1. hosted captions / VTT when the source exposes them
2. `minutes process` with an isolated temporary config
3. local `whisper` CLI if available
4. OpenAI audio transcription only as a last resort when configured

Important:

- the Minutes path should use the user's current Minutes transcription setup
- if Minutes is configured for Whisper, use Whisper
- if Minutes is configured for Parakeet, use Parakeet
- do not silently fork a separate transcription stack unless the Minutes path is unavailable

When reporting the artifacts back to the user, preserve the transcript method exactly. Prefer labels like:

- `vtt_captions`
- `minutes-whisper`
- `minutes-parakeet`
- `minutes-whisper-fallback`
- `local_whisper_cli`
- `openai_audio_transcription`

## Context discipline

This skill must stay disciplined about context size.

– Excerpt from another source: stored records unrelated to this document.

[src/rtl/nn_pkg.sv]
// -----------------------------------------------------------------------------
// nn_pkg
// Shared definitions for the feed-forward network accelerator sequencer.
//   - seq_state_t       : sequencer FSM state encoding
//   - NN_NUM_LAYERS     : default layer count (input layer included)
//   - NN_NUM_NEURONS    : default neurons per layer
//   - NN_DATA_W         : default data word width
//   - nn_data_t         : data word typedef
//   - NN_LEARNING_RATE  : default learning-rate constant
//   - clog2_min1()      : index width helper, never returns less than 1
// No ports (package).
// -----------------------------------------------------------------------------
package nn_pkg;

    localparam int NN_NUM_LAYERS  = 4;
    localparam int NN_NUM_NEURONS = 8;
    localparam int NN_DATA_W      = 16;

    typedef logic [NN_DATA_W-1:0] nn_data_t;

    localparam nn_data_t NN_LEARNING_RATE = 16'h0080;

    typedef enum logic [3:0] {
        IDLE,
        FWD_READ,
        FWD_WRITE,
        FWD_NEXT,
        BWD_READ,
        BWD_DGEN,
        BWD_DW,
        BWD_WUPD,
        BWD_PREV,
        DONE
    } seq_state_t;

    // A single neuron or two layers still need a one-bit index.
    function automatic int clog2_min1(input int n);
        return (n > 1) ? $clog2(n) : 1;
    endfunction

endpackage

- Do not send the full video itself to the reasoning layer.
- Do not dump a long transcript and dozens of frames into the final answer.
- Treat the transcript as the backbone and frames as supporting evidence.
- Prefer inspecting a curated subset of frames instead of every sampled image.

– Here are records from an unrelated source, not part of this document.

[config.mk]
export PLATFORM = sky130hd
export DESIGN_NAME = usb_tx_scheduler_flat
export DESIGN_NICKNAME = d
export VERILOG_FILES = /design/src/rtl/usb_tx_scheduler_if.sv /design/src/rtl/usb_tx_scheduler.sv /design/src/flat_wrapper.sv
export SDC_FILE = /design/constraint.sdc
export NUM_CORES = 1
export LEC_CHECK = 0
export BUFFER_PORTS_ARGS = -buffer_cell sky130_fd_sc_hd__buf_2
export CORE_UTILIZATION = 40
export CTS_BUF_LIST = sky130_fd_sc_hd__clkbuf_8
export CTS_CLUSTER_SIZE = 30
export DETAILED_ROUTE_END_ITERATION = 16
export HOLD_SLACK_MARGIN = 0.08
export SLEW_MARGIN = 20
export SYNTH_ARGS = -nofsm -noshare
export SYNTH_HDL_FRONTEND = slang
export SYNTH_SLANG_ARGS = --single-unit
[constraint.sdc]
create_clock -name clk -period 2.9 [get_ports clk]
set_clock_uncertainty 0.2 [all_clocks]
set_input_delay 0.29 -clock clk [delete_from_list [all_inputs] [get_ports clk]]
set_output_delay 0.29 -clock clk [all_outputs]
set_load 0.005 [all_outputs]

The bundled script already caps frames adaptively, but you should still exercise judgment when deciding what to read or mention.

## Output contract

The script writes a durable bundle under:

```bash
~/.minutes/video-reviews/<timestamp>-<slug>/
```

Expected files:

- `analysis.md`
- `analysis.json`
- `transcript.md`
- `metadata.json`
- `frames/`

These artifacts are **not** part of the normal `~/meetings/` corpus by default.

## Dependencies

See:

- `$MINUTES_SKILL_ROOT/references/dependencies.md`
- `$MINUTES_SKILL_ROOT/references/output-schema.md`

## Gotchas

- **Hosted URLs need `yt-dlp`.** Local file review still works without it.
- **Frame caps are intentional.** The script samples enough evidence to review the video without turning this into a generic video-intelligence pipeline.
- **Minutes artifacts stay isolated.** The script uses a temp config/output path for the Minutes transcription run so it does not pollute the user's normal archive.
- **Model-powered auto-analysis is optional.** The generated `analysis.md/json` may be heuristic when no multimodal provider key is available. You still need to read the artifacts and produce the final answer.
- **Long videos need synthesis, not brute force.** If the transcript is long, work from the generated artifacts and only open the most relevant frames and transcript sections.